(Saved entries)
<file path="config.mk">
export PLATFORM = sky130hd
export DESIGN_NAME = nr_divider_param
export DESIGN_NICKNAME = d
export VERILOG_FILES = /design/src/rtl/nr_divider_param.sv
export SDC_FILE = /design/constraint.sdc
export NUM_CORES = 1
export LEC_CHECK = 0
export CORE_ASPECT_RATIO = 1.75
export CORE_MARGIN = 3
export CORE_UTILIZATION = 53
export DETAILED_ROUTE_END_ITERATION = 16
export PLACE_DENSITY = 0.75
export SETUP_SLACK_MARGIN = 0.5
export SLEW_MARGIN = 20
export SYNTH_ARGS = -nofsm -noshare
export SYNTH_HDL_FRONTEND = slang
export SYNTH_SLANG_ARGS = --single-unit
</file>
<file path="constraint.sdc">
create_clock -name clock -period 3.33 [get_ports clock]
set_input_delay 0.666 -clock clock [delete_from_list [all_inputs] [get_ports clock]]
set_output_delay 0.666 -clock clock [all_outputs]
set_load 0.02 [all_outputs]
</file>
==
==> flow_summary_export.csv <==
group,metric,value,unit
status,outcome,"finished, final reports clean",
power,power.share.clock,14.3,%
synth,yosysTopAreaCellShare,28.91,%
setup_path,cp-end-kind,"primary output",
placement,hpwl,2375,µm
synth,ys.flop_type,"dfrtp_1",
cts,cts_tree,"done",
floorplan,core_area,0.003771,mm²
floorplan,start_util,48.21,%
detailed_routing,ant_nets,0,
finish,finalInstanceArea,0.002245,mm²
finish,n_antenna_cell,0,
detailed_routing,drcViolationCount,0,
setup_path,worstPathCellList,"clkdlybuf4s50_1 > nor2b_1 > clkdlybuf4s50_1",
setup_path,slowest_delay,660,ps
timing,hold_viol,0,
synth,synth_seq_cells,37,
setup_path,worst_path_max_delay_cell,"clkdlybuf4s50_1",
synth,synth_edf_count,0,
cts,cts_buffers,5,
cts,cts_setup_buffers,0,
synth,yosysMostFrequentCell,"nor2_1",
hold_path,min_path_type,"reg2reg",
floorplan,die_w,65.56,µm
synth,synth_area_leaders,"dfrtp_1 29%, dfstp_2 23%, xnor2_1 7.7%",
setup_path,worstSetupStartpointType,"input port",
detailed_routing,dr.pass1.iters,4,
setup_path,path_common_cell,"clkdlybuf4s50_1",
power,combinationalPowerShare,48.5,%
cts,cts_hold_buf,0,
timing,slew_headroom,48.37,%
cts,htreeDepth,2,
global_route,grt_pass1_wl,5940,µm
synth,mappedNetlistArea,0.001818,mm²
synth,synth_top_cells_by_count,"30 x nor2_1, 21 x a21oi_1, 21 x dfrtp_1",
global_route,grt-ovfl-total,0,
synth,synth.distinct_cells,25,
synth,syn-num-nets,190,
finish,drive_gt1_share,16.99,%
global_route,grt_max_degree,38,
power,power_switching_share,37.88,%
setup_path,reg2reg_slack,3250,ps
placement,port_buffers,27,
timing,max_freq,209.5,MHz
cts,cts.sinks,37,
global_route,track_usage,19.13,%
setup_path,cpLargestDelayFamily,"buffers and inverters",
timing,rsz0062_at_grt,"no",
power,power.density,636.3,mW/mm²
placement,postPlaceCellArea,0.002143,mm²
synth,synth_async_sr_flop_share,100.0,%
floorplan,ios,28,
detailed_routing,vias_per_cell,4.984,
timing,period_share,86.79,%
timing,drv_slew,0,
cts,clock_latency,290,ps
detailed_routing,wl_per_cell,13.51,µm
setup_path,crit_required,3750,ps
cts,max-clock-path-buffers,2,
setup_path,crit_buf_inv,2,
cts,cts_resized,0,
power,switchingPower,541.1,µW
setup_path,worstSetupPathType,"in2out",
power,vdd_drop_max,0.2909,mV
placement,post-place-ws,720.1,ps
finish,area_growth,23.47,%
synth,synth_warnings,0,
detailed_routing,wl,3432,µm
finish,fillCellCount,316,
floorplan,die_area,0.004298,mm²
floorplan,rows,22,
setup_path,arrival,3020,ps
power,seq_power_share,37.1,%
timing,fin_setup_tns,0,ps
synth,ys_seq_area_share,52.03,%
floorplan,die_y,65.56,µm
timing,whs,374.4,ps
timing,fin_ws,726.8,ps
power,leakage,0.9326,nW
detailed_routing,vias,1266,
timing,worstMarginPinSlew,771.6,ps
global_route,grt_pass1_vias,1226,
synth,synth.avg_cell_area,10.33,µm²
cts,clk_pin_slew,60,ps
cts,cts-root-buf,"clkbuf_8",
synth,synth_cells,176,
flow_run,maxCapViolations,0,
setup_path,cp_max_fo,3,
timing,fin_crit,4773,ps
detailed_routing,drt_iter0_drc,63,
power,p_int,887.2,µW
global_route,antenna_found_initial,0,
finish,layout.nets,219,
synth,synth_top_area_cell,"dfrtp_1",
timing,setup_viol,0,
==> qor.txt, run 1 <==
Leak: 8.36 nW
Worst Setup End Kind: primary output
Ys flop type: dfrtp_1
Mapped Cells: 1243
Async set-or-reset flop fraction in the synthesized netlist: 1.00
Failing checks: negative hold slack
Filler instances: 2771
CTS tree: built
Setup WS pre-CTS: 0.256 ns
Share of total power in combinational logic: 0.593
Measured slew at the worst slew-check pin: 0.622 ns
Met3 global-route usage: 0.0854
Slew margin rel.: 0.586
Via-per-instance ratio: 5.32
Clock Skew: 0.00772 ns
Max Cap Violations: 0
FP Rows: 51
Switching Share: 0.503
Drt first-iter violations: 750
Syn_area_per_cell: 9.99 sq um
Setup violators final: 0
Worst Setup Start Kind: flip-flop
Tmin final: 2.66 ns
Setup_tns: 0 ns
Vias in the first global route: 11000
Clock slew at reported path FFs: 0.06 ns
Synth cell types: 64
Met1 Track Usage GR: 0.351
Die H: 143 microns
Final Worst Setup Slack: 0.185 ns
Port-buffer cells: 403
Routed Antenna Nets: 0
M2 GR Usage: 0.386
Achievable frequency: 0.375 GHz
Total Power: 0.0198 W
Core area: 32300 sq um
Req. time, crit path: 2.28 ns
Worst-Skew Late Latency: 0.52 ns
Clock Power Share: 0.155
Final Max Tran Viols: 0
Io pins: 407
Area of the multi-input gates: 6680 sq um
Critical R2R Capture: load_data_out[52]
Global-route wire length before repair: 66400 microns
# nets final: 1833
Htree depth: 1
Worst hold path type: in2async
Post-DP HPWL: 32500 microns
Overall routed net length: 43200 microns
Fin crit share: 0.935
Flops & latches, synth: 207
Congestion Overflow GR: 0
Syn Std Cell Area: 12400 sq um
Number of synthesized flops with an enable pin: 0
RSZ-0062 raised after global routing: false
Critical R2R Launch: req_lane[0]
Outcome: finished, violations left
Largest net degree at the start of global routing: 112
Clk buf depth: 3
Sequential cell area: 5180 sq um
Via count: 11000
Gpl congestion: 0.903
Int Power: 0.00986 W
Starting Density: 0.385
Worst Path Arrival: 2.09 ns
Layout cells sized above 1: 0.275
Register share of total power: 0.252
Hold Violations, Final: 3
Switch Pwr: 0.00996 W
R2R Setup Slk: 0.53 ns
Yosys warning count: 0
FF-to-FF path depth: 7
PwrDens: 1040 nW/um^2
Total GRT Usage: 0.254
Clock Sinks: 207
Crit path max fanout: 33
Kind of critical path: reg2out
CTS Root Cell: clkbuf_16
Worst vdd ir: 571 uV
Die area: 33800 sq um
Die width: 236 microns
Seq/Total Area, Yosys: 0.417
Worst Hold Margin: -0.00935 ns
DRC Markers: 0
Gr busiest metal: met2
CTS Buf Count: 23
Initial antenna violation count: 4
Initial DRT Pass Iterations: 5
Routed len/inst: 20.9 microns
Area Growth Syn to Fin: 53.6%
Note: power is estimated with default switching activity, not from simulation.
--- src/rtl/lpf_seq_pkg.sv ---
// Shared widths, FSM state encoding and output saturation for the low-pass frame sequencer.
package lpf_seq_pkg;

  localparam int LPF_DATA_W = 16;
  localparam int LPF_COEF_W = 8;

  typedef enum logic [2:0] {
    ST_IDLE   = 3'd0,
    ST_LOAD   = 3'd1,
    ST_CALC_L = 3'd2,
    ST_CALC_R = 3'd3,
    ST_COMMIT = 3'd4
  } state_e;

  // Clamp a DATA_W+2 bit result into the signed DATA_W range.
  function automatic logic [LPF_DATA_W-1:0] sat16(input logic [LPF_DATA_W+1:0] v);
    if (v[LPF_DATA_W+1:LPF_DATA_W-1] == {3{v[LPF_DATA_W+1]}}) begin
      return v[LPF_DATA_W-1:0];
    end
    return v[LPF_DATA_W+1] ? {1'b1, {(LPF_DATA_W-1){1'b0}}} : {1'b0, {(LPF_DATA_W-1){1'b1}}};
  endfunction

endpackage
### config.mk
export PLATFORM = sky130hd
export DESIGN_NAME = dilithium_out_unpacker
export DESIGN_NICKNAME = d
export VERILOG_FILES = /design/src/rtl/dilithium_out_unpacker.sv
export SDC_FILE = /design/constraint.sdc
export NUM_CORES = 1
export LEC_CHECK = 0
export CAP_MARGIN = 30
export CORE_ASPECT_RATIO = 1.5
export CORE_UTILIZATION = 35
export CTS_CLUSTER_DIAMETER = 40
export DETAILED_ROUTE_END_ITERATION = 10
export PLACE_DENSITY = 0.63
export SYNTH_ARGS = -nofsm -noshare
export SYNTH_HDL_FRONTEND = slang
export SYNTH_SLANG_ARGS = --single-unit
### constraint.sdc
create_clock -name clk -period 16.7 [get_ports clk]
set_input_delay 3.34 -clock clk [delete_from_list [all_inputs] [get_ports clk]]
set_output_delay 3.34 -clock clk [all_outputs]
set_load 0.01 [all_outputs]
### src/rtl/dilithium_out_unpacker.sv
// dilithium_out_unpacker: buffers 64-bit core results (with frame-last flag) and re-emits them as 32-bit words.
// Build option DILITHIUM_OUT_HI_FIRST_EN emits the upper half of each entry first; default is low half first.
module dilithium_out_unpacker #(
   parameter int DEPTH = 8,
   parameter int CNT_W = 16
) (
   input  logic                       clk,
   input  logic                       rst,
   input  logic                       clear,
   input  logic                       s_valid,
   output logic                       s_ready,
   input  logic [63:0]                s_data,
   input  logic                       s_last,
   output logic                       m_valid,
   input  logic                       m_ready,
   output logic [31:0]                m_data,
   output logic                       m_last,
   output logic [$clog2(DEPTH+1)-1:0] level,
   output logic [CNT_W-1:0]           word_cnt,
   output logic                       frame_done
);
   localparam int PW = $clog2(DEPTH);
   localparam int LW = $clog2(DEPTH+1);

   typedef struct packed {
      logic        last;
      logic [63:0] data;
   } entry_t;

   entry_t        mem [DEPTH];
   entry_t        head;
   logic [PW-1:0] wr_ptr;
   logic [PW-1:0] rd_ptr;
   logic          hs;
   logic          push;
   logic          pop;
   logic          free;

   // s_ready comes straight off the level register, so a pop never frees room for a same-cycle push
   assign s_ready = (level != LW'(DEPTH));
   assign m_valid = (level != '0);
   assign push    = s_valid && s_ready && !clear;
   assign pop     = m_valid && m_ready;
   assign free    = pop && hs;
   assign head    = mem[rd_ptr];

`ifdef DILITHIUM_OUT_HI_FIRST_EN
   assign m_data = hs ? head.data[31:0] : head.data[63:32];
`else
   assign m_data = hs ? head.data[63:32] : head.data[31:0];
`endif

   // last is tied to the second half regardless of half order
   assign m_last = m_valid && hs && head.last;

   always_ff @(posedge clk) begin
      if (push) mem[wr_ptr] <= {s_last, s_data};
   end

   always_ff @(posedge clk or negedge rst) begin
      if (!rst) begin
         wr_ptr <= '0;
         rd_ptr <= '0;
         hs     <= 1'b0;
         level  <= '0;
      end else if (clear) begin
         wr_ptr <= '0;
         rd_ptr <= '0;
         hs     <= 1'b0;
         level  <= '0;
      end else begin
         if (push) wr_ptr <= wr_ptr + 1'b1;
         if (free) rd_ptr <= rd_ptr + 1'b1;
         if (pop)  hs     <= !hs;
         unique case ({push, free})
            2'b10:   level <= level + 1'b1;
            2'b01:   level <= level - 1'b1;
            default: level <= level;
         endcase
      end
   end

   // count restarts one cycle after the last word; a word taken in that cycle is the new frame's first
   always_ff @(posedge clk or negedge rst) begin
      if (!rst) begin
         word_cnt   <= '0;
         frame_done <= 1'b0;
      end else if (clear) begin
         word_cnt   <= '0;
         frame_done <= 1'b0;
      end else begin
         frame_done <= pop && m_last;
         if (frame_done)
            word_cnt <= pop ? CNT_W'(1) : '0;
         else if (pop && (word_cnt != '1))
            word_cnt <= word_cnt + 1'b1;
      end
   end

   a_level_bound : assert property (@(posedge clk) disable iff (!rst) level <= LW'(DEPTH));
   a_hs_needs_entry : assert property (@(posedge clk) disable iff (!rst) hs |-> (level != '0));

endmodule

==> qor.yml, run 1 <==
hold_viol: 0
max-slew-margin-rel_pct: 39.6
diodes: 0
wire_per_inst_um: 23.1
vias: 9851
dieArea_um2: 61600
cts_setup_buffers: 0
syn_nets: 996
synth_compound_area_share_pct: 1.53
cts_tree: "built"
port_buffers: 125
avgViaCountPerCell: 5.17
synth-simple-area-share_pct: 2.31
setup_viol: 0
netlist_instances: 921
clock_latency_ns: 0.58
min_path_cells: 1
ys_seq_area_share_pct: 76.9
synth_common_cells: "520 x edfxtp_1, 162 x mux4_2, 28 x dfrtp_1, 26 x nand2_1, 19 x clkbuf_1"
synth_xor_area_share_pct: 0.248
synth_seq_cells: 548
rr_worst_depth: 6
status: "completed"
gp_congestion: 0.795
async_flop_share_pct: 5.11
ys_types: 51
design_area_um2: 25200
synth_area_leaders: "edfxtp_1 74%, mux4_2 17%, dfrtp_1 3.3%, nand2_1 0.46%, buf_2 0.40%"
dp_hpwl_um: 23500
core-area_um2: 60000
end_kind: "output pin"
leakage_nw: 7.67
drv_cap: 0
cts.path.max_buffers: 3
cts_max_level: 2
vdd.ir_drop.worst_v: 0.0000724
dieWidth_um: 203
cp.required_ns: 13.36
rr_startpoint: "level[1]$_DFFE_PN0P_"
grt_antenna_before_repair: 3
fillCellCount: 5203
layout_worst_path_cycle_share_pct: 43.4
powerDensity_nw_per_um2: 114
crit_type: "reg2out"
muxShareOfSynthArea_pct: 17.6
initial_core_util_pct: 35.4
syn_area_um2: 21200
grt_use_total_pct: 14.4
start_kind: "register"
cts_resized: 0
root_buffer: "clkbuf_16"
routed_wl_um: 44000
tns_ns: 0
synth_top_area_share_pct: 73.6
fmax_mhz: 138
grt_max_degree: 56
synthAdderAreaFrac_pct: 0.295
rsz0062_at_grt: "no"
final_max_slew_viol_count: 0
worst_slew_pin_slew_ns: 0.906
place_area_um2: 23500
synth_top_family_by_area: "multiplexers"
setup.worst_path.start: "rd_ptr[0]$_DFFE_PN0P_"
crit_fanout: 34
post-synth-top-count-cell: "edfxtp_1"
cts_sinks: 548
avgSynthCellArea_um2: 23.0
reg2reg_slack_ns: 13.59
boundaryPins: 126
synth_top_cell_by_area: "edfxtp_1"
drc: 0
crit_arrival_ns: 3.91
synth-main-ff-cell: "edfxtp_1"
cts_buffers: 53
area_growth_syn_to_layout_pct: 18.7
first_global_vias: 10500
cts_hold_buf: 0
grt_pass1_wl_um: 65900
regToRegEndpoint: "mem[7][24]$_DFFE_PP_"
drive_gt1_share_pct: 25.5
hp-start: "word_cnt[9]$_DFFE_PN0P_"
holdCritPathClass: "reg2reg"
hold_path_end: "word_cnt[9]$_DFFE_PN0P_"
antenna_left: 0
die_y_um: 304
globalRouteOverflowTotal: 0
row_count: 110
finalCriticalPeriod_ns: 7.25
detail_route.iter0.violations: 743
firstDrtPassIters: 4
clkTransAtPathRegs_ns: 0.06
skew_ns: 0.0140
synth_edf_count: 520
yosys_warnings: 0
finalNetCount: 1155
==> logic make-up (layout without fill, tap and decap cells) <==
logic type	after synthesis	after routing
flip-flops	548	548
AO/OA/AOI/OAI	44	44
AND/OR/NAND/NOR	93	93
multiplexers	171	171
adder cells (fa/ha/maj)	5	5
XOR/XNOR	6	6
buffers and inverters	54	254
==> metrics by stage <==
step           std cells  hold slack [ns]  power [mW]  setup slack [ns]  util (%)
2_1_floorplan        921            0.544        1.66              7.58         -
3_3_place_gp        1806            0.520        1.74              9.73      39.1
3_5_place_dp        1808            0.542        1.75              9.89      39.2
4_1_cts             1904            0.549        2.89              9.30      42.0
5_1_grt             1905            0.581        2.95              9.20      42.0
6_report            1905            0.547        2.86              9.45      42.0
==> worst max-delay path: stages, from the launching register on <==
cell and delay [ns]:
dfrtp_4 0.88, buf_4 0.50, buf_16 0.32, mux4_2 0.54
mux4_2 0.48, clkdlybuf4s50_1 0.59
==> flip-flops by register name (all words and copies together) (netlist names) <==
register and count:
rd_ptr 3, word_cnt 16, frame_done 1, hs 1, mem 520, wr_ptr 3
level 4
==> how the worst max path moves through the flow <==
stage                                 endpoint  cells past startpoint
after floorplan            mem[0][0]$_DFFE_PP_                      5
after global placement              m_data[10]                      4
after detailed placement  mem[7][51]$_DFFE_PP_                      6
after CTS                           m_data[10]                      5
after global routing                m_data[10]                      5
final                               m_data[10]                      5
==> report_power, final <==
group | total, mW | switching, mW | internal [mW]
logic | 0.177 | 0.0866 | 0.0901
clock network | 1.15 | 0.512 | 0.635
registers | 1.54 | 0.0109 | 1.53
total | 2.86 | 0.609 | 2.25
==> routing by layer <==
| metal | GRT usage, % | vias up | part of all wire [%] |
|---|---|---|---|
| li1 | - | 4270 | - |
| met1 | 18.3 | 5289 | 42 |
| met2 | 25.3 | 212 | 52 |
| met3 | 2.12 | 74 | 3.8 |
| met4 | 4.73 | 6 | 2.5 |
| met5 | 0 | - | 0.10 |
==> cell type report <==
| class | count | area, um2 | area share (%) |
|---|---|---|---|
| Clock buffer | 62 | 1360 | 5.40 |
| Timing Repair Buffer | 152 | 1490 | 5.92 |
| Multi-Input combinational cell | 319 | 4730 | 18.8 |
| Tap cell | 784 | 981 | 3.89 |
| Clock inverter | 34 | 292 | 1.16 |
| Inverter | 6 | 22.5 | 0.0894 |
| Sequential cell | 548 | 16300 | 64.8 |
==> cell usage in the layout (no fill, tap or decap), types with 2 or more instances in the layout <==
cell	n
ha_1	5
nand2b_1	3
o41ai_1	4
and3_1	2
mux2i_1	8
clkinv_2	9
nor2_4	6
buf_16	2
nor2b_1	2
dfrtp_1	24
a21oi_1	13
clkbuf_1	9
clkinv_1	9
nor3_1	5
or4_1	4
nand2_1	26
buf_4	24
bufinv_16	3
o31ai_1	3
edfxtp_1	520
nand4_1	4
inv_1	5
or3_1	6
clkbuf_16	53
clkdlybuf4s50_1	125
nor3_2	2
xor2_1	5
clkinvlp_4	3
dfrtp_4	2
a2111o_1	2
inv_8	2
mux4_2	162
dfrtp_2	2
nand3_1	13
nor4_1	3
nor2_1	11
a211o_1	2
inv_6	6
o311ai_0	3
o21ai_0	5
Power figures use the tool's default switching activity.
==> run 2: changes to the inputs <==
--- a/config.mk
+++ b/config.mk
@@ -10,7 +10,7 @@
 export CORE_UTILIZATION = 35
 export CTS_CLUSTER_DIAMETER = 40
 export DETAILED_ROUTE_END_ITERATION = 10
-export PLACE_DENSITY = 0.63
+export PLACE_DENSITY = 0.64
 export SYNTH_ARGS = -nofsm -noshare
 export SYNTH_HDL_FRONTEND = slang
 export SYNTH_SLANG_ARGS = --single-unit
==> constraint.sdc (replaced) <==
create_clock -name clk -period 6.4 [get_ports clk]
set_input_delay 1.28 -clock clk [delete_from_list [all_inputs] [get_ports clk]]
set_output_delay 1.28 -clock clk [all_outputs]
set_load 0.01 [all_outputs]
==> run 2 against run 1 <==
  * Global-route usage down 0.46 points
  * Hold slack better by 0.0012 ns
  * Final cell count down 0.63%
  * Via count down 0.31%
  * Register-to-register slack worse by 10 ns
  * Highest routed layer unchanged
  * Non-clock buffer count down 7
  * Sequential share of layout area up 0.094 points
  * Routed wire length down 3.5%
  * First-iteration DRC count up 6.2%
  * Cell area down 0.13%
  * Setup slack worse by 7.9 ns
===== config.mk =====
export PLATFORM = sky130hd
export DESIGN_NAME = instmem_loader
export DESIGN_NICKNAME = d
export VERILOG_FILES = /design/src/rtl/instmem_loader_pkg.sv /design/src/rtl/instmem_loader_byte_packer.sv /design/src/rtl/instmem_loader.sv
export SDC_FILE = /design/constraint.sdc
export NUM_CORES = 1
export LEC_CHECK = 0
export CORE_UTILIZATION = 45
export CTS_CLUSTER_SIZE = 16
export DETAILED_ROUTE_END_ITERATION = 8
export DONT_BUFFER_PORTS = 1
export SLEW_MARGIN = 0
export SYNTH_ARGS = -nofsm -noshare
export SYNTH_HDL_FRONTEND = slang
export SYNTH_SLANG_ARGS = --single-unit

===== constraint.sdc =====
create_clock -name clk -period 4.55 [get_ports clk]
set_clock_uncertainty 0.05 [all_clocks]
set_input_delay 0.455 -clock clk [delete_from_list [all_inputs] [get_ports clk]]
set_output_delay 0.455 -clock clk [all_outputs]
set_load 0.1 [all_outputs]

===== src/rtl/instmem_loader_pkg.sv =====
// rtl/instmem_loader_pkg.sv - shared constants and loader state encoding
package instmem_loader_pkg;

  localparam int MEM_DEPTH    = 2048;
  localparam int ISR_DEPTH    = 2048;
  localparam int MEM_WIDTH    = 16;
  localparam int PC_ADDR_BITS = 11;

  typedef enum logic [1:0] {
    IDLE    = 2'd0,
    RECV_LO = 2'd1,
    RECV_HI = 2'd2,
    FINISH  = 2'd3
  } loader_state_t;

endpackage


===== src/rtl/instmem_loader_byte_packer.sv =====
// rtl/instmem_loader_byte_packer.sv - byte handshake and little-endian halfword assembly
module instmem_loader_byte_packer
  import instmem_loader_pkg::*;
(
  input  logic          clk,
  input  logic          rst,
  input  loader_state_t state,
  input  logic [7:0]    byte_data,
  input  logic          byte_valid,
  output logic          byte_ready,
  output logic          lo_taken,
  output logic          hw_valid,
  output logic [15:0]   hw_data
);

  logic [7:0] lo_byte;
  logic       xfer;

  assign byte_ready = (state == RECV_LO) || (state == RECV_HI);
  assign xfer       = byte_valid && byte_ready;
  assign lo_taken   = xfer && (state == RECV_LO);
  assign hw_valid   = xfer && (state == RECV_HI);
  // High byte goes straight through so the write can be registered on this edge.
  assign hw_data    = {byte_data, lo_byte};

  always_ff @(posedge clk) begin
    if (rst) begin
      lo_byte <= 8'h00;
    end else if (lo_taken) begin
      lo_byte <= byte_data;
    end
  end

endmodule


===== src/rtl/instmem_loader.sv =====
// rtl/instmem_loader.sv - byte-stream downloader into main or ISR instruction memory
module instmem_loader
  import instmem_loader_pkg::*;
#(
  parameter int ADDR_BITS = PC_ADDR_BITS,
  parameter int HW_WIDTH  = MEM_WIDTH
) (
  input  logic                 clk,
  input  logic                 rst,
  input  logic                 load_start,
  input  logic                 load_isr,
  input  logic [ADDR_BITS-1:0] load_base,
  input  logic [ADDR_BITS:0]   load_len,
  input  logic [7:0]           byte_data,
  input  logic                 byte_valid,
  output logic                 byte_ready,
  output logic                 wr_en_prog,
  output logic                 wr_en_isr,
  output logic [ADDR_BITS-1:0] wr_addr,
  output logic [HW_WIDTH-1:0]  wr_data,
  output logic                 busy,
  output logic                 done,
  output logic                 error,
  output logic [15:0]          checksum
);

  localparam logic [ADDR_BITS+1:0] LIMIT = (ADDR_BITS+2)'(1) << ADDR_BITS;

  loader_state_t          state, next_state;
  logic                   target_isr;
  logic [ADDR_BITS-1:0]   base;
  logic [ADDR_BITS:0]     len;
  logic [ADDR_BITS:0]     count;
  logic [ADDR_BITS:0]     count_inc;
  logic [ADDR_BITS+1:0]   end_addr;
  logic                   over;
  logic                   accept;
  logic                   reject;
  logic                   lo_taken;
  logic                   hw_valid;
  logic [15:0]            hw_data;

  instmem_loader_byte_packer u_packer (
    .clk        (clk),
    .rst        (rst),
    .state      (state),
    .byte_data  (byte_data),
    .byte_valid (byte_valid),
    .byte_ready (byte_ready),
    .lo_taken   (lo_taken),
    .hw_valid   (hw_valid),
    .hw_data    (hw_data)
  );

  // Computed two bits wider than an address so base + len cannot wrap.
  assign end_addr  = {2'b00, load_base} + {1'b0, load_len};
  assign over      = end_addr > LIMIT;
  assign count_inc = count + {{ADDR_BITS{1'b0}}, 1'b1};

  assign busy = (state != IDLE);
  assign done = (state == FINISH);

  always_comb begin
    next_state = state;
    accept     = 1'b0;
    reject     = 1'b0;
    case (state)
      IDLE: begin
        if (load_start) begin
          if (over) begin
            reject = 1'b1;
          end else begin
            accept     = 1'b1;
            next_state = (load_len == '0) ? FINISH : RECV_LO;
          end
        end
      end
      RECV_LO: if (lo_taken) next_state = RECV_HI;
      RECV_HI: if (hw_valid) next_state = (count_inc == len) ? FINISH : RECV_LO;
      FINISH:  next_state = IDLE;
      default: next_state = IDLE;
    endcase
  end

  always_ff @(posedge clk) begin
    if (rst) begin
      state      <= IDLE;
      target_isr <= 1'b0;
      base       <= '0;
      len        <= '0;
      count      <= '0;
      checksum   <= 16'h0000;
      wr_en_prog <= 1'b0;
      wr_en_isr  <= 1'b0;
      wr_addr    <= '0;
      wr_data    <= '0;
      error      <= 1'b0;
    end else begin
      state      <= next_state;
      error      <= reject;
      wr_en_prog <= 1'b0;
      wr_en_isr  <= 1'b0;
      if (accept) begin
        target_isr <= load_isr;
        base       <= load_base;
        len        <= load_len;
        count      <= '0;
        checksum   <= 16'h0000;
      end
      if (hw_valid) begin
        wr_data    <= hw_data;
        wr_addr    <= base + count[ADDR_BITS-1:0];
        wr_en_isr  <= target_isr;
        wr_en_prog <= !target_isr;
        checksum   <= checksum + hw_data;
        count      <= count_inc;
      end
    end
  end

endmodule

Problem details |
Starting at the line that contains "Yosys warning count: 0" and stopping after the line that contains "Area Growth Syn to Fin: 53.6%", write out every line exactly as it appears above, and no other line.

Problem solution |
Yosys warning count: 0
FF-to-FF path depth: 7
PwrDens: 1040 nW/um^2
Total GRT Usage: 0.254
Clock Sinks: 207
Crit path max fanout: 33
Kind of critical path: reg2out
CTS Root Cell: clkbuf_16
Worst vdd ir: 571 uV
Die area: 33800 sq um
Die width: 236 microns
Seq/Total Area, Yosys: 0.417
Worst Hold Margin: -0.00935 ns
DRC Markers: 0
Gr busiest metal: met2
CTS Buf Count: 23
Initial antenna violation count: 4
Initial DRT Pass Iterations: 5
Routed len/inst: 20.9 microns
Area Growth Syn to Fin: 53.6%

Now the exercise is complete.